One of the problems with approaches to conventional drug discovery is the need for information on an appropriate molecular target, when more often than not the pathways that need to be targeted for a therapeutic outcome are not obvious. In the May issue of Nature Biotechnology, Peterson et al. use a phenotype-based screen of a zebrafish model of aortic deformities to identify pathways and potential drug leads that correct the disease.
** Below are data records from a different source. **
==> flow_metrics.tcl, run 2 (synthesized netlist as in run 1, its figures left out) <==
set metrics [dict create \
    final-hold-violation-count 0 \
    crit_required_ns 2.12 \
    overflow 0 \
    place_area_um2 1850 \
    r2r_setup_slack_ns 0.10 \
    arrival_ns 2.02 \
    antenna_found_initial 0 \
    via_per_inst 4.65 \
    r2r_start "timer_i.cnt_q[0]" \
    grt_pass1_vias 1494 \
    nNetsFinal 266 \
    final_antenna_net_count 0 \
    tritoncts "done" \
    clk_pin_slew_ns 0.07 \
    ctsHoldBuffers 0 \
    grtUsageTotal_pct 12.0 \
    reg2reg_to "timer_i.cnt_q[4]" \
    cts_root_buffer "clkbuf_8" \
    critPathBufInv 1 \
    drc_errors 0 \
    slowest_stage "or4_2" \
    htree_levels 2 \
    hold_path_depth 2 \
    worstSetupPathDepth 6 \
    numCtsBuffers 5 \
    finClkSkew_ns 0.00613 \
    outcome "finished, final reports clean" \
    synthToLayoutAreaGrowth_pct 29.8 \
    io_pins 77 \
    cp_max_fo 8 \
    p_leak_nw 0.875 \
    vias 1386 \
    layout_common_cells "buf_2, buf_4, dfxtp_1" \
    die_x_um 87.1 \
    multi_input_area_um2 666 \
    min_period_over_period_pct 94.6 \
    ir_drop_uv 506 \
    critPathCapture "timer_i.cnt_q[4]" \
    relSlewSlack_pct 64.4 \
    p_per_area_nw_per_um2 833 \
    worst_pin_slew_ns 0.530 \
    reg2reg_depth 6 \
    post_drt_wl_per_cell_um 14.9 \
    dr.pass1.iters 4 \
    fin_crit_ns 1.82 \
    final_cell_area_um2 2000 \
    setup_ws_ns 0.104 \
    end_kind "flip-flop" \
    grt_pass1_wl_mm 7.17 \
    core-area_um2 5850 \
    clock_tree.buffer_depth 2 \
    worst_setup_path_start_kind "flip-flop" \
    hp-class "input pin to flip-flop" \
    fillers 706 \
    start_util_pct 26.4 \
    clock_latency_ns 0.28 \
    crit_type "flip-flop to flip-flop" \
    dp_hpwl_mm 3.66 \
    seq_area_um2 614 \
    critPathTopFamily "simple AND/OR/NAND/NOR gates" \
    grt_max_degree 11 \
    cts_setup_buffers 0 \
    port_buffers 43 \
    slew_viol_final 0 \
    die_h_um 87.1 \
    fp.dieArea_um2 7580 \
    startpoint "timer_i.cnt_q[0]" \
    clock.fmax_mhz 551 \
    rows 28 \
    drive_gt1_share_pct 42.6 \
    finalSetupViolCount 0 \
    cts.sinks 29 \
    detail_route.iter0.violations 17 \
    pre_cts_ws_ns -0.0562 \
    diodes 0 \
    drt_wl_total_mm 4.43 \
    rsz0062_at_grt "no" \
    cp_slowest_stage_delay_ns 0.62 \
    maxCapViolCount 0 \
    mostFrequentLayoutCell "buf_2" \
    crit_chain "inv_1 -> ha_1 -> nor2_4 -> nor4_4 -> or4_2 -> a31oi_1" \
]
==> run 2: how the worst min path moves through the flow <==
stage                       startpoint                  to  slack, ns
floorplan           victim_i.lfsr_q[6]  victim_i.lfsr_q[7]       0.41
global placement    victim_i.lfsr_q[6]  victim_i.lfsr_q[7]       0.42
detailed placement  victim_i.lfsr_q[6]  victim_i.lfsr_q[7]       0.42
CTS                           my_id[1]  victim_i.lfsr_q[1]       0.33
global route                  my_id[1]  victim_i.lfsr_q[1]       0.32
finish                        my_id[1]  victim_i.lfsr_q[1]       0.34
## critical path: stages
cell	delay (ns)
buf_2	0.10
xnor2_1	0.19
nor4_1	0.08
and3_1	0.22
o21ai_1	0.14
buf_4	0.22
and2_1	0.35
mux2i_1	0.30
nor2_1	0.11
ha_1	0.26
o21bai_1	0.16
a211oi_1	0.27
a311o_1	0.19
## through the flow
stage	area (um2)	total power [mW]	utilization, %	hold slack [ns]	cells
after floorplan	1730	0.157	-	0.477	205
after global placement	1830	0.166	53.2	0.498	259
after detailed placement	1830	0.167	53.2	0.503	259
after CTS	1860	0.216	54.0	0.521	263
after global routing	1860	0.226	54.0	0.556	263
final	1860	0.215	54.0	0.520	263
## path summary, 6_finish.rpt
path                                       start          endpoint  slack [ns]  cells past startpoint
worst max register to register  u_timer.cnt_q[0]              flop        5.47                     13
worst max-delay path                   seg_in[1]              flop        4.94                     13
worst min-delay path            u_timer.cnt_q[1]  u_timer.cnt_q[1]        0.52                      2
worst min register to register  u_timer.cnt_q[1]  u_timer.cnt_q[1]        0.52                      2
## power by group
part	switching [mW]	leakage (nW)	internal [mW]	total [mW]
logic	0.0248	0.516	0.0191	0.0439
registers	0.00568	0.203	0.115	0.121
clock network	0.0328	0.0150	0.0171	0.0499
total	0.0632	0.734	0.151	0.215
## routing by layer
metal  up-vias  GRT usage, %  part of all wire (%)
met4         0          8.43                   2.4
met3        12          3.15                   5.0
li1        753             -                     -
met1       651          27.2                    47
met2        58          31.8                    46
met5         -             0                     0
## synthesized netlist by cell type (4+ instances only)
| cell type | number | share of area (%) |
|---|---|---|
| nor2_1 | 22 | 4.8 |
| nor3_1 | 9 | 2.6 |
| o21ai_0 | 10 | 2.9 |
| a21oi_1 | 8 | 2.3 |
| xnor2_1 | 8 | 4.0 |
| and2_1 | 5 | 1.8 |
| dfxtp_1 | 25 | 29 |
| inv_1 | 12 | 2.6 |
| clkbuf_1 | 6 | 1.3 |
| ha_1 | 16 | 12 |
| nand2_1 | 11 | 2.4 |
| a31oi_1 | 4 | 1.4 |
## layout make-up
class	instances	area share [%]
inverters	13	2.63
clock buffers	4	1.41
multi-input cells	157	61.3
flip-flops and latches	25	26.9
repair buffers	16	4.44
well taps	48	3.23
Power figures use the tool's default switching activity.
The zebrafish mutation gridlock (grl), which affects the gene hey-2, disrupts aortic blood flow in a similar way to aortic coarctation in humans, a common congenital cardiovascular malformation. The authors screened for chemical suppressors of grl by arraying mutant embryos in 96-well plates and exposing them to small molecules from a structurally diverse chemical library. After 48 hours of treatment, two small molecules out of 5,000 tested suppressed the gridlock phenotype, restoring normal blood circulation. The molecules, 4-[2-(4-methoxy-phenylsulphanyl) ethyl] pyridine and 4-[2-(4-nitro-phenylsulphanyl) ethyl] pyridine, were structurally related compounds. The former (also called GS4012) was more potent and was used for all subsequent experiments.
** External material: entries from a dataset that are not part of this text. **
**src/rtl/sdram_chk_pkg.sv**
```systemverilog
package sdram_chk_pkg;

  typedef enum logic [2:0] {
    CMD_NOP, CMD_MRS, CMD_REF, CMD_ACT, CMD_RD, CMD_WR, CMD_BST, CMD_PRE
  } cmd_e;

  typedef enum logic [1:0] {
    BK_IDLE, BK_ACTIVE, BK_APB
  } bank_st_e;

  // flag index; code = index + 1, lower index wins
  localparam int ERR_QUIET    = 0;
  localparam int ERR_NOT_IDLE = 1;
  localparam int ERR_AP_COL   = 2;
  localparam int ERR_BANK_ST  = 3;
  localparam int ERR_TRCD     = 4;
  localparam int ERR_TRRD     = 5;
  localparam int ERR_TRC      = 6;
  localparam int ERR_TRP      = 7;
  localparam int ERR_REF_LATE = 8;
  localparam int NUM_ERR      = 9;
  localparam int ERR_CODE_W   = $clog2(NUM_ERR + 1);

endpackage

```
**src/rtl/sdram_bank_track.sv**
```systemverilog
module sdram_bank_track
  import sdram_chk_pkg::*;
#(
  parameter int CNT_W = 6,
  parameter int BLV_W = 4
) (
  input  logic             clk_i,
  input  logic             rst_ni,
  input  logic             act_i,
  input  logic             col_ap_i,
  input  logic             pre_i,
  input  logic             bst_i,
  input  logic [BLV_W-1:0] bl_i,
  output bank_st_e         state_o,
  output logic [CNT_W-1:0] act_cnt_o,
  output logic [CNT_W-1:0] trp_cnt_o
);

  bank_st_e         state_q;
  logic [BLV_W-1:0] rem_q;
  logic [CNT_W-1:0] act_cnt_q, trp_cnt_q;

  function automatic logic [CNT_W-1:0] sat_inc(input logic [CNT_W-1:0] v);
    return (&v) ? v : v + 1'b1;
  endfunction

  always_ff @(posedge clk_i or negedge rst_ni) begin
    if (!rst_ni) begin
      state_q   <= BK_IDLE;
      rem_q     <= '0;
      act_cnt_q <= '1;
      trp_cnt_q <= '1;
    end else begin
      act_cnt_q <= act_i ? CNT_W'(1) : sat_inc(act_cnt_q);
      if (act_i) begin
        state_q   <= BK_ACTIVE;
        trp_cnt_q <= sat_inc(trp_cnt_q);
      end else if (pre_i && state_q != BK_IDLE) begin
        state_q   <= BK_IDLE;
        trp_cnt_q <= CNT_W'(1);
      end else if (bst_i && state_q == BK_APB) begin
        state_q   <= BK_IDLE;
        trp_cnt_q <= CNT_W'(1);
      end else if (col_ap_i) begin
        if (bl_i == BLV_W'(1)) begin
          state_q   <= BK_IDLE;
          trp_cnt_q <= '0;
        end else begin
          state_q   <= BK_APB;
          rem_q     <= bl_i - BLV_W'(2);
          trp_cnt_q <= sat_inc(trp_cnt_q);
        end
      end else if (state_q == BK_APB) begin
        if (rem_q == '0) begin
          state_q   <= BK_IDLE;
          trp_cnt_q <= '0;   // implicit close starts the cycle after the last beat
        end else begin
          rem_q     <= rem_q - 1'b1;
          trp_cnt_q <= sat_inc(trp_cnt_q);
        end
      end else begin
        trp_cnt_q <= sat_inc(trp_cnt_q);
      end
    end
  end

  assign state_o   = state_q;
  assign act_cnt_o = act_cnt_q;
  assign trp_cnt_o = trp_cnt_q;

  // an idle bank never jumps straight into an auto-precharge burst
  assert_apb_entry_R4: assert property (@(posedge clk_i) disable iff (!rst_ni)
    (state_q == BK_IDLE) |=> (state_q != BK_APB));

endmodule

```
**config.mk**
```make
export PLATFORM = sky130hd
export DESIGN_NAME = sdram_bank_track
export DESIGN_NICKNAME = d
export VERILOG_FILES = /design/src/rtl/sdram_chk_pkg.sv /design/src/rtl/sdram_bank_track.sv
export SDC_FILE = /design/constraint.sdc
export NUM_CORES = 1
export LEC_CHECK = 0
export BUFFER_PORTS_ARGS = -buffer_cell sky130_fd_sc_hd__buf_2
export CAP_MARGIN = 40
export CORE_MARGIN = 4
export CORE_UTILIZATION = 52
export DETAILED_ROUTE_END_ITERATION = 10
export PLACE_DENSITY = 0.74
export SLEW_MARGIN = 20
export SYNTH_ARGS = -nofsm -noshare
export SYNTH_HDL_FRONTEND = slang
export SYNTH_SLANG_ARGS = --single-unit
```
**constraint.sdc**
```tcl
create_clock -name clk_i -period 2.1 [get_ports clk_i]
set_input_delay 0.105 -clock clk_i [delete_from_list [all_inputs] [get_ports clk_i]]
set_output_delay 0.105 -clock clk_i [all_outputs]
set_load 0.02 [all_outputs]
```
==> qor.yml <==
sta:
  tightest_slew_ns: 0.489
  maxSlewHeadroom: 0.673
  fin_crit_ns: 1.74
  fin_ws_ns: 0.358
  finalHoldViolCount: 0
  slew_viol_final: 0
  clock_skew_ns: 0.00442
  rsz0062_at_grt: "no"
  setup_viol: 0
  max_freq_ghz: 0.574
  finalSetupTns_ns: 0
  period_share: 0.830
power:
  powerDensity_nw_per_um2: 913
  p_switching_w: 0.000408
  power_frac_seq: 0.479
  p_int_w: 0.000727
  swShare: 0.360
  power_frac_comb: 0.335
  cellLeakagePower_nw: 0.549
  clkPwrFrac: 0.186
  ir_drop_mv: 0.443
synth:
  synth_flop_cell: "dfstp_2"
  synth_commonest_cells: "dfstp_2 (12), nor2_1 (10), dfrtp_1 (6), mux2i_1 (6)"
  synth_edf_count: 0
  syn-num-nets: 119
  yosys-top-cells-area: "dfstp_2 (30%), dfrtp_1 (14%), mux2i_1 (5.7%)"
  postSynthAreaPerCell_um2: 10.1
  synth_top_area_cell: "dfstp_2"
  syn_area_um2: 1060
  netlist.area_leader.share: 0.299
  syn_inst: 105
  ys_seq_area_frac: 0.441
  synth.distinct_cells: 34
  synth_most_common_cell: "dfstp_2"
  synthArstFlopShare: 1.00
  ys_seq_elements: 18
  yosys_warnings: 0
global_route:
  grt_overflow_total: 0
  grt_pass1_vias: 825
  antenna_found_initial: 0
  grt_usage: 0.169
  grt_pass1_wl_um: 3440
  grt_max_degree: 19
setup_path:
  cp-end-kind: "flip-flop"
  cpPeakStageDelay_ns: 0.47
  r2r_slack_ns: 0.36
  crit_path_cell_trace: "inv_1 > ha_1 > or3b_2 > a22oi_2 > nor3_1 > a2bb2oi_1"
  crit_path_start_kind: "flip-flop"
  cpMaxStageDelayCell: "or3b_2"
  worstPathArrival_ns: 1.92
  critPathMaxFanout: 4
  required_ns: 2.27
  critical_path_class: "reg2reg"
place:
  place_ws_ns: 0.385
  hpwl_um: 1550
  finalWeightedCongestion: 0.855
  port_buffers: 23
  dpl_cell_area_um2: 1200
detailed_routing:
  vias: 873
  routedWlPerCell_um: 13.0
  first_pass_iters: 4
  vias_per_cell: 5.53
  drc: 0
  initialDrtViolationCount: 15
  routed_wl_um: 2050
  ant_nets: 0
clock_network:
  clk-insertion-delay-late_ns: 0.29
  cts_buffers: 3
  root_buffer: "clkbuf_4"
  post_cts_buffers: 0
  cts.path.max_buffers: 2
  cts.hold.buffers_added: 1
  cts_sinks: 18
  cts_max_level: 1
  ctsResizeCount: 0
  cts_tree: "yes"
  clk_pin_slew_ns: 0.10
floorplan:
  start_util: 0.544
  die_y_um: 53.1
  die-area_um2: 2820
  rows: 16
  coreArea_um2: 1940
  io_pins: 24
  dieWidth_um: 53.1
cells_and_area:
  fin_area_um2: 1240
  nets: 146
  layout-drive-gt1-share: 0.344
  synthToLayoutAreaGrowth_pct: 17.8
  fin_util: 0.640
  antenna_cells: 0
status:
  outcome: "finished, final reports clean"
min_path:
  hp-class: "in2reg"
flow_run:
  maxCapViolCount: 0
==> layer usage <==
layer	share of wire	GRT usage	wire, µm
met5	0	0	0
met4	0.019	0.0894	39
met3	0.053	0.0366	108
met2	0.46	0.287	953
met1	0.46	0.198	951
==> area by class of cell <==
cell class / count / area, µm²
well taps: 27 / 33.8
multi-input cells: 80 / 564
repair buffers: 24 / 125
fillers: 187 / 698
flip-flops and latches: 18 / 465
inverters: 5 / 18.8
clock buffers: 4 / 36.3
==> power groups by stage <==
stage	Clock [W]	Combinational [W]	Sequential [W]
detailed placement	0	0.000381	0.000550
finish	0.000211	0.000380	0.000544
global route	0.000234	0.000426	0.000559
global placement	0	0.000369	0.000543
CTS	0.000220	0.000386	0.000544
floorplan	0	0.000221	0.000592
==> per-stage QoR <==
| step | cells | total power (W) | hold WS, ns |
|---|---|---|---|
| floorplan | 105 | 0.000813 | -0.191 |
| global placement | 153 | 0.000912 | 0.0509 |
| detailed placement | 153 | 0.000931 | 0.0487 |
| CTS | 158 | 0.00115 | 0.103 |
| global route | 158 | 0.00122 | 0.136 |
| finish | 158 | 0.00113 | 0.112 |
==> logic make-up after synthesis <==
group,after synthesis,share of synthesized area
xor+xnor,5,0.0415
flops,18,0.441
buf+inv,7,0.0249
fa+ha+maj,4,0.0474
simple gates,40,0.209
compound gates,25,0.180
mux,6,0.0569
==> final timing paths <==
| check | from | end | depth (start not counted) |
|---|---|---|---|
| min | bl_i[0] | rem_q[0] | 3 |
| min in group asynchronous | rst_ni | state_o[1] | 2 |
| max in group asynchronous | rst_ni | trp_cnt_o[4] | 2 |
| max reg2reg | rem_q[0] | rem_q[2] | 6 |
| max | rem_q[0] | rem_q[2] | 6 |
| min reg2reg | act_cnt_o[5] | act_cnt_o[4] | 2 |
==> critical path: cells and delay by family (launching register included) <==
| family | cells | cell delay, ns |
|---|---|---|
| AND/OR/NAND/NOR | 2 | 0.55 |
| buffers and inverters | 1 | 0.09 |
| adder cells (fa/ha/maj) | 1 | 0.21 |
| flip-flops | 1 | 0.39 |
| AO/OA/AOI/OAI | 2 | 0.38 |
==> state kept, by name (all words and copies together) (netlist names) <==
register	flops
act_cnt_o	6
trp_cnt_o	6
rem_q	4
state_o	2
==> cell usage in the layout, fill, tap and decap left out, types with 4 or more instances in the layout <==
cell	count
mux2i_1	6
nand2_1	4
a31oi_1	5
nand2b_1	4
inv_1	5
ha_1	4
nor2_1	10
dfrtp_1	6
nor3_1	5
a21oi_1	5
dfstp_2	12
nor3b_1	4
nand3_1	5
buf_2	23
No activity file was read; power rests on OpenSTA's default activity.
To elucidate the biological mechanism, the authors treated wild-type embryos with GS4012 and measured the expression level of genes known to regulate vasculogenesis and aortic development. Significant and dose-dependent increases in mRNA levels of vascular endothelial growth factor (VEGF) were observed in response to drug treatment. The ability of GS4012 to cause overexpression of VEGF could be the mechanism that rescues the mutant, as grl is thought to act downstream of VEGF signalling. When tested on primary human endothelial cells, the drug caused an increase in tubule formation, compared with controls.
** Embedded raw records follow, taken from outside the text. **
==> src/rtl/fbf_burst_seq.sv <==
module fbf_burst_seq
  import fbf_pkg::*;
#(
  parameter int AW  = 7,
  parameter int LAT = 3
) (
  input  logic          clk,
  input  logic          rst_n,
  input  logic          ce_n,
  input  logic          load_ev,
  input  logic          wr_ev,
  input  mode_t         mode,
  input  logic [AW-1:0] addr_in,
  output logic [AW-1:0] cur_addr,
  output logic          word_valid
);
  localparam int LAT_W = (LAT > 1) ? $clog2(LAT) : 1;

  seq_state_t          st;
  logic [LAT_W-1:0]    lat_cnt;
  logic [BEAT_W-1:0]   beat;
  logic [BEAT_W-1:0]   len;
  logic                linear;
  logic                last_beat;
  logic                abort_ev;
  logic                step_ev;

  // next address inside the aligned wrap block (whole space when continuous)
  function automatic logic [AW-1:0] step_addr(logic [AW-1:0] a, wrap_t w);
    logic [AW-1:0] m;
    m = (w == WRAP_NONE) ? '1 : AW'(wrap_len(w) - BEAT_W'(1));
    step_addr = (a & ~m) | ((a + AW'(1)) & m);
  endfunction

  assign len       = wrap_len(mode.wrap);
  assign linear    = (mode.wrap != WRAP_NONE);
  assign last_beat = linear && (beat == len - BEAT_W'(1));
  assign abort_ev  = ce_n || wr_ev;
  assign step_ev   = !abort_ev && !load_ev && (st == SEQ_STREAM) && mode.sync;

  always_ff @(posedge clk or negedge rst_n) begin
    if (!rst_n) begin
      st       <= SEQ_IDLE;
      cur_addr <= '0;
      lat_cnt  <= '0;
      beat     <= '0;
    end else if (abort_ev) begin
      st   <= SEQ_IDLE;
      beat <= '0;
    end else if (load_ev) begin
      st       <= SEQ_WAIT;
      cur_addr <= addr_in;
      lat_cnt  <= LAT_W'(LAT - 1);
      beat     <= '0;
    end else begin
      case (st)
        SEQ_WAIT: begin
          if (lat_cnt == '0) st <= SEQ_STREAM;
          else lat_cnt <= lat_cnt - LAT_W'(1);
        end
        SEQ_STREAM: begin
          if (step_ev) begin
            if (last_beat) begin
              st <= SEQ_DONE;
            end else begin
              cur_addr <= step_addr(cur_addr, mode.wrap);
              if (linear) beat <= beat + BEAT_W'(1);
            end
          end
        end
        default: st <= st;
      endcase
    end
  end

  assign word_valid = !ce_n && (st == SEQ_STREAM);

  // a load always enters the latency phase
  a_r8_load_waits: assert property (@(posedge clk) disable iff (!rst_n)
    (load_ev && !abort_ev) |=> (st == SEQ_WAIT) && (cur_addr == $past(addr_in)));

  // an asynchronous access holds its word
  a_r2_async_hold: assert property (@(posedge clk) disable iff (!rst_n)
    (st == SEQ_STREAM && !mode.sync && !abort_ev && !load_ev)
      |=> $stable(cur_addr) && (st == SEQ_STREAM));

  // each streamed edge moves to the next address of the burst
  a_r9_step: assert property (@(posedge clk) disable iff (!rst_n)
    (step_ev && !last_beat) |=> cur_addr == step_addr($past(cur_addr), $past(mode.wrap)));

  // a linear burst never runs past its length
  a_r10_linear_bound: assert property (@(posedge clk) disable iff (!rst_n)
    (st == SEQ_STREAM && linear) |-> (beat < len));

  // standby ends the access
  a_r4_standby_idle: assert property (@(posedge clk) disable iff (!rst_n)
    ce_n |=> (st == SEQ_IDLE) && !word_valid);

  // a write ends the access
  a_r6_write_abort: assert property (@(posedge clk) disable iff (!rst_n)
    wr_ev |=> (st == SEQ_IDLE));

endmodule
This work demonstrates that phenotype-based chemical screens in vertebrate models can be valuable in identifying drug leads; however, whether the leads will be developed in light of the scant knowledge of the specific target remains to be seen. Drugs have been developed in the absence of a clear target, such as ezetimibe (Zetia; Merck) and metformin (Glucophage; Bristol-Myers Squibb), but in general it is likely that drug leads with known targets will receive higher priority than those without.